BAILLIE BACKS DISGUSTED AND ASHAMED NURSES IN WAKE OF ROYAL COLLEGE REPORT

By Democrat reporter

Dumbarton Constituency MSP Jackie Baillie has backed nurses after they revealed how they are often left “disgusted and ashamed” by the care they provide. 

The comments were revealed in a report this week by the Royal College of Nursing which laid bare the corridor care crisis facing all hospitals in the UK, including those in Scotland. 

The nurses’ professional body surveyed 5,400 UK nurses – around 500 of them Scots’ nurses – to produce the 460 page report, containing harrowing accounts of hospital care. 

One nurse from Scotland revealed how a patient had a cardiac arrest in a corridor, while another told how a doubly incontinent elderly patient had to be moved into a charge nurse’s office to be cleaned, because it was the only private space available. 

In a particularly harrowing recollection, one Scottish nurse tells how they had been forced to watch patients have a cardiac arrest and even die in the middle of a four-bedded bay which had additional beds crammed down the centre. 

The face of an exhausted nurse working in the critical setting of Scotland’s NHS

The insider said they felt unable to provide basic dignity and care and told how patients affected did not have access to built-in oxygen and instead had to rely on tanks which run out within two hours. 

It was revealed that patients also had to wait on oxygen when portable tanks were not refilled or changed quickly enough, due to ward and hospital demand. 

Others told how patients were “overlooked” and recounted the “extremely challenging” position of attempting to provide toileting and personal care while “trying to maintain dignity”. 

A&E nurses told how they were seeing and examining patients in corridors on a “daily” basis and faced having patients “on trolleys in corridors overnight and for extended periods”. 
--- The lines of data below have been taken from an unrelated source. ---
--- src/dual_supply_switch_sequencer.sv ---
// sequencer, status and register bank for the dual supply switch
// Operation
// - both supplies not good: A and C open, B and D closed
// - main only good: open D, short A 50us later
// - bus only good: run from bus path, never back-drive main rail
// - on bus, main good detected: open C at once
// - short B 50us after C opened
// - open D 50us after B shorted
// - short A 50us after D opened; main feeds regulator
// - on main, bus becoming good changes no FET
// - both present, bus lost: path kept, bus lost event raised
// - both present, main lost: open A first
// - 50us after A opened close bypass D: power-on configuration
// - 50us later open B: bus feeds through diode
// - 50us after B opened short C: bus feeds directly
// - both good and no override: select main supply
// - override bit 0 forces bus supply, only from main with bus present
// - interrupt stays asserted until all enabled status bits cleared
// - per-event enables; enabled events drive wake output
// - control bit 1 active-low switch enable, reset 0
// - status bit 5 reflects main supply power-on-reset
// - status bit 4 reflects bus supply power-on-reset
// - status bit 2 rails ready, reset value 1; code reads the rails_ready input directly, with no reset value
// - status bits 1,0 report main and bus gate-off
// - six sticky events, write 1 clears, write 0 ignored
// - enable bit 0 blocks its event from interrupt; reset 0
`include "supply_switch_map.svh"
`timescale 1ns/1ps
`default_nettype none
module dual_supply_switch_sequencer #(
  parameter int STEP_CNT = `STEP_CYCLES
) (
  input wire logic clk,
  input wire logic arst_n,
  input wire supply_switch_pkg::reg_req_t req,
  output logic [7:0] rdata,
  input wire logic main_supply_good,
  input wire logic bus_supply_good,
  input wire logic main_supply_por,
  input wire logic bus_supply_por,
  input wire logic rails_ready,
  input wire logic main_gate_off,
  input wire logic bus_gate_off,
  output supply_switch_pkg::fet_gates_t fet_closed,
  output logic switch_enable_n,
  output logic switch_irq,
  output logic switch_wake
);
  localparam int CW = $clog2(STEP_CNT + 1);

  // ************************************************************
  // sequencer
  // ************************************************************
  supply_switch_pkg::seq_state_t state_r, state_nxt;
  logic [CW-1:0] cnt_r, cnt_nxt;
  logic force_bus_r, force_bus_nxt;
  logic en_n_r, en_n_nxt;
  logic to_bus_ev, to_main_ev;
  logic expired;

  assign expired = (cnt_r == CW'(STEP_CNT - 1));

  always_comb begin
    state_nxt = state_r;
    cnt_nxt = cnt_r;
    to_bus_ev = 1'b0;
    to_main_ev = 1'b0;
    case (state_r)
      supply_switch_pkg::ST_DIODE: begin
        cnt_nxt = '0;
        if (main_supply_good && !bus_supply_good) begin
          state_nxt = supply_switch_pkg::ST_MAIN_1;
        end else if (bus_supply_good && !main_supply_good) begin
          state_nxt = supply_switch_pkg::ST_DN_B;
        end else if (bus_supply_good && main_supply_good) begin
          state_nxt = supply_switch_pkg::ST_MAIN_1;
        end
      end
      supply_switch_pkg::ST_MAIN_1: begin
        cnt_nxt = cnt_r + CW'(1);
        if (!main_supply_good) begin
          state_nxt = supply_switch_pkg::ST_DIODE;
        end else if (expired) begin
          state_nxt = supply_switch_pkg::ST_MAIN;
          cnt_nxt = '0;
        end
      end
      supply_switch_pkg::ST_MAIN: begin
        cnt_nxt = '0;
        // bus arriving leaves the gates alone; only main loss or override leaves main
        if (!main_supply_good) begin
          state_nxt = supply_switch_pkg::ST_DN_BD;
          to_bus_ev = bus_supply_good;
        end else if (force_bus_r && bus_supply_good) begin
          state_nxt = supply_switch_pkg::ST_DN_BD;
          to_bus_ev = 1'b1;
        end
      end
      supply_switch_pkg::ST_BUS: begin
        cnt_nxt = '0;
        if (!bus_supply_good) begin
          state_nxt = supply_switch_pkg::ST_DIODE;
        end else if (main_supply_good && !force_bus_r) begin
          state_nxt = supply_switch_pkg::ST_UP_B;
        end
      end
      supply_switch_pkg::ST_UP_B,
      supply_switch_pkg::ST_UP_D,
      supply_switch_pkg::ST_UP_A: begin
        cnt_nxt = cnt_r + CW'(1);
        if (!main_supply_good) begin
          state_nxt = supply_switch_pkg::ST_DIODE;
          cnt_nxt = '0;
        end else if (expired) begin
          cnt_nxt = '0;
          case (state_r)
            supply_switch_pkg::ST_UP_B:
              state_nxt = supply_switch_pkg::ST_UP_D;
            supply_switch_pkg::ST_UP_D:
              state_nxt = supply_switch_pkg::ST_UP_A;
            default: begin
              state_nxt = supply_switch_pkg::ST_MAIN;
              to_main_ev = 1'b1;
            end
          endcase
        end
      end
      supply_switch_pkg::ST_DN_BD,
      supply_switch_pkg::ST_DN_B,
      supply_switch_pkg::ST_DN_C: begin
        cnt_nxt = cnt_r + CW'(1);
        if (!bus_supply_good) begin
          state_nxt = supply_switch_pkg::ST_DIODE;
          cnt_nxt = '0;
        end else if (expired) begin
          cnt_nxt = '0;
          case (state_r)
            supply_switch_pkg::ST_DN_BD:
              state_nxt = supply_switch_pkg::ST_DN_B;
            supply_switch_pkg::ST_DN_B:
              state_nxt = supply_switch_pkg::ST_DN_C;
            default:
              state_nxt = supply_switch_pkg::ST_BUS;
          endcase
        end
      end
      default: begin
        state_nxt = supply_switch_pkg::ST_DIODE;
        cnt_nxt = '0;
      end
    endcase
  end

  always_ff @(posedge clk or negedge arst_n) begin
    if (!arst_n) begin
      state_r <= supply_switch_pkg::ST_DIODE;
      cnt_r <= '0;
    end else begin
      state_r <= state_nxt;
      cnt_r <= cnt_nxt;
    end
  end

  // gate pattern per state; a,b,c,d = 1 means closed
  always_comb begin
    case (state_r)
      supply_switch_pkg::ST_DIODE: fet_closed = 4'b0101;
      supply_switch_pkg::ST_MAIN_1: fet_closed = 4'b0100;
      supply_switch_pkg::ST_MAIN: fet_closed = 4'b1100;
      supply_switch_pkg::ST_BUS: fet_closed = 4'b0011;
      supply_switch_pkg::ST_UP_B: fet_closed = 4'b0001;
      supply_switch_pkg::ST_UP_D: fet_closed = 4'b0101;
      supply_switch_pkg::ST_UP_A: fet_closed = 4'b0100;
      supply_switch_pkg::ST_DN_BD: fet_closed = 4'b0100;
      supply_switch_pkg::ST_DN_B: fet_closed = 4'b0101;
      supply_switch_pkg::ST_DN_C: fet_closed = 4'b0001;
      default: fet_closed = 4'b0101;
    endcase
  end

  // ************************************************************
  // registers
  // ************************************************************
  logic [5:0] evt_r, evt_nxt, en_r, en_nxt, raw_ev;
  logic [7:0] rdata_nxt;
  logic main_por_r, bus_por_r;

  function automatic logic hit(input logic [15:0] a, input logic [15:0] o);
    hit = (a == o);
  endfunction

  // each POR edge is one event; bus loss is reported on every path
  always_comb begin
    raw_ev = '0;
    raw_ev[`EVT_TO_BUS_BIT] = to_bus_ev;
    raw_ev[`EVT_TO_MAIN_BIT] = to_main_ev;
    raw_ev[`EVT_MAIN_LOST_BIT] = main_por_r && !main_supply_por;
    raw_ev[`EVT_MAIN_READY_BIT] = !main_por_r && main_supply_por;
    raw_ev[`EVT_BUS_LOST_BIT] = bus_por_r && !bus_supply_por;
    raw_ev[`EVT_BUS_READY_BIT] = !bus_por_r && bus_supply_por;
  end

  always_comb begin
    force_bus_nxt = force_bus_r;
    en_n_nxt = en_n_r;
    en_nxt = en_r;
    evt_nxt = evt_r;
    if (req.wr && hit(req.addr, `SW_CONTROL_OFS)) begin
      force_bus_nxt = req.wdata[`CTL_FORCE_BUS_BIT];
      en_n_nxt = req.wdata[`CTL_SWITCH_EN_N_BIT];
    end
    if (req.wr && hit(req.addr, `SW_EVENT_ENABLE_OFS)) begin
      en_nxt = req.wdata[5:0];
    end
    if (req.wr && hit(req.addr, `SW_EVENT_STATUS_OFS)) begin
      evt_nxt = evt_r & ~req.wdata[5:0];
    end
    evt_nxt = evt_nxt | raw_ev; // set beats clear
  end

  always_comb begin
    rdata_nxt = 8'h00;
    if (req.rd) begin
      case (req.addr)
        `SW_CONTROL_OFS: rdata_nxt = {6'h00, en_n_r, force_bus_r};
        `SW_SUPPLY_STATUS_OFS: rdata_nxt = {2'h0, main_supply_por,
          bus_supply_por, 1'b0, rails_ready, main_gate_off,
          bus_gate_off};
        `SW_EVENT_STATUS_OFS: rdata_nxt = {2'h0, evt_r};
        `SW_EVENT_ENABLE_OFS: rdata_nxt = {2'h0, en_r};
        `SW_FET_STATE_OFS: rdata_nxt = {6'h00,
          fet_closed.c, fet_closed.a};
        default: rdata_nxt = 8'h00;
      endcase
    end
  end

  always_ff @(posedge clk or negedge arst_n) begin
    if (!arst_n) begin
      force_bus_r <= 1'(`CTL_RESET >> `CTL_FORCE_BUS_BIT);
      en_n_r <= 1'(`CTL_RESET >> `CTL_SWITCH_EN_N_BIT);
      en_r <= `EN_RESET;
      evt_r <= `EVT_RESET;
      rdata <= 8'h00;
      main_por_r <= 1'b0;
      bus_por_r <= 1'b0;
    end else begin
      force_bus_r <= force_bus_nxt;
      en_n_r <= en_n_nxt;
      en_r <= en_nxt;
      evt_r <= evt_nxt;
      rdata <= rdata_nxt;
      main_por_r <= main_supply_por;
      bus_por_r <= bus_supply_por;
    end
  end

  assign switch_enable_n = en_n_r;
  // level output, held until every enabled pending bit is cleared
  assign switch_irq = |(evt_r & en_r);
  assign switch_wake = |(evt_r & en_r);

  // ************************************************************
  // assertions
  // ************************************************************
  idle_gates_a: assert property (@(posedge clk) disable iff (!arst_n)
    (!main_supply_good && !bus_supply_good &&
     state_r == supply_switch_pkg::ST_DIODE) |-> fet_closed == 4'b0101)
    else $error("diode gate pattern wrong");
  main_first_a: assert property (@(posedge clk) disable iff (!arst_n)
    (state_r == supply_switch_pkg::ST_DIODE && main_supply_good &&
     !bus_supply_good) |=> !fet_closed.d && !fet_closed.a)
    else $error("d not opened first");
  step_hold_a: assert property (@(posedge clk) disable iff (!arst_n)
    ($changed(state_r) && state_r == supply_switch_pkg::ST_UP_D)
    |-> $past(cnt_r) == CW'(STEP_CNT - 1))
    else $error("step advanced early");
  c_open_a: assert property (@(posedge clk) disable iff (!arst_n)
    (state_r == supply_switch_pkg::ST_BUS && main_supply_good &&
     !force_bus_r) |=> !fet_closed.c)
    else $error("c not opened on main good");
  bus_keep_a: assert property (@(posedge clk) disable iff (!arst_n)
    (state_r == supply_switch_pkg::ST_MAIN && main_supply_good &&
     !force_bus_r) |=> fet_closed == 4'b1100)
    else $error("main path disturbed");
  a_open_a: assert property (@(posedge clk) disable iff (!arst_n)
    (state_r == supply_switch_pkg::ST_MAIN && !main_supply_good)
    |=> !fet_closed.a)
    else $error("a not opened on main loss");
  w1c_clear_a: assert property (@(posedge clk) disable iff (!arst_n)
    (req.wr && req.addr == `SW_EVENT_STATUS_OFS && req.wdata[0] &&
     !raw_ev[0]) |=> !evt_r[0])
    else $error("event not cleared");
  irq_mask_a: assert property (@(posedge clk) disable iff (!arst_n)
    (en_r == 6'h00) |-> !switch_irq)
    else $error("masked interrupt seen");
  read_ctl_a: assert property (@(posedge clk) disable iff (!arst_n)
    (req.rd && req.addr == `SW_CONTROL_OFS) |=>
    rdata == {6'h00, $past(en_n_r), $past(force_bus_r)})
    else $error("control read wrong");
  up_cov: cover property (@(posedge clk) disable iff (!arst_n)
    state_r == supply_switch_pkg::ST_UP_A ##1
    state_r == supply_switch_pkg::ST_MAIN);
  dn_cov: cover property (@(posedge clk) disable iff (!arst_n)
    state_r == supply_switch_pkg::ST_DN_C ##1
    state_r == supply_switch_pkg::ST_BUS);
  irq_cov: cover property (@(posedge clk) disable iff (!arst_n)
    $rose(switch_irq));
endmodule // dual_supply_switch_sequencer
`default_nettype wire

--- config.mk ---
export PLATFORM = sky130hd
export DESIGN_NAME = dual_supply_switch_sequencer
export DESIGN_NICKNAME = d
export VERILOG_FILES = /design/src/supply_switch_pkg.sv /design/src/dual_supply_switch_sequencer.sv
export VERILOG_INCLUDE_DIRS = /design/src /design/src/src
export SDC_FILE = /design/constraint.sdc
export NUM_CORES = 1
export LEC_CHECK = 0
export BUFFER_PORTS_ARGS = -buffer_cell sky130_fd_sc_hd__buf_4
export CAP_MARGIN = 20
export CELL_PAD_IN_SITES_DETAIL_PLACEMENT = 0
export CELL_PAD_IN_SITES_GLOBAL_PLACEMENT = 2
export CORE_UTILIZATION = 30
export DETAILED_ROUTE_END_ITERATION = 10
export PLACE_DENSITY = 0.75
export REMOVE_ABC_BUFFERS = 1
export SLEW_MARGIN = 40
export SYNTH_ARGS = -nofsm -noshare
export SYNTH_HDL_FRONTEND = slang
export SYNTH_SLANG_ARGS = --single-unit
--- constraint.sdc ---
create_clock -name clk -period 2 [get_ports clk]
set_clock_uncertainty 0.2 [all_clocks]
set_input_delay 0.6 -clock clk [delete_from_list [all_inputs] [get_ports clk]]
set_output_delay 0.6 -clock clk [all_outputs]
set_load 0.02 [all_outputs]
One hospital saw six to eight patients placed in an A&E room overnight as there were no beds remaining. The room had no emergency provision and was not kitted out with any equipment at all. 

One nurse told how their ward had 31 beds despite only being funded for 27 and then had two extra beds placed in a multi-bay, without any extra staff. 

The clinician also revealed that conditions had given rise to such unsafe situations that one patient had fallen out of a bed, had a seizure and “hurt himself pretty bad”. 

The report also revealed that one Scottish hospital provided corridor care for a patient who was being transferred from the High Dependency Unit – where more seriously unwell patients received a higher level of observation and treatment. 

Nurses also told how observations were missed and discovery of the deteriorating conditions of patients delayed, because they were being nursed in the corridor. 

It was also reported by one nurse in a receiving department left with 45 patients – some of whom were extremely ill – and a team of just seven, including two doctors,  that when management were advised the department was “dangerously unsafe”, they were told nothing could be done as “its winter” and “going to be busy”. 

Staff also revealed that patients often became “deeply” distressed, while staff were left “embarrassed”. 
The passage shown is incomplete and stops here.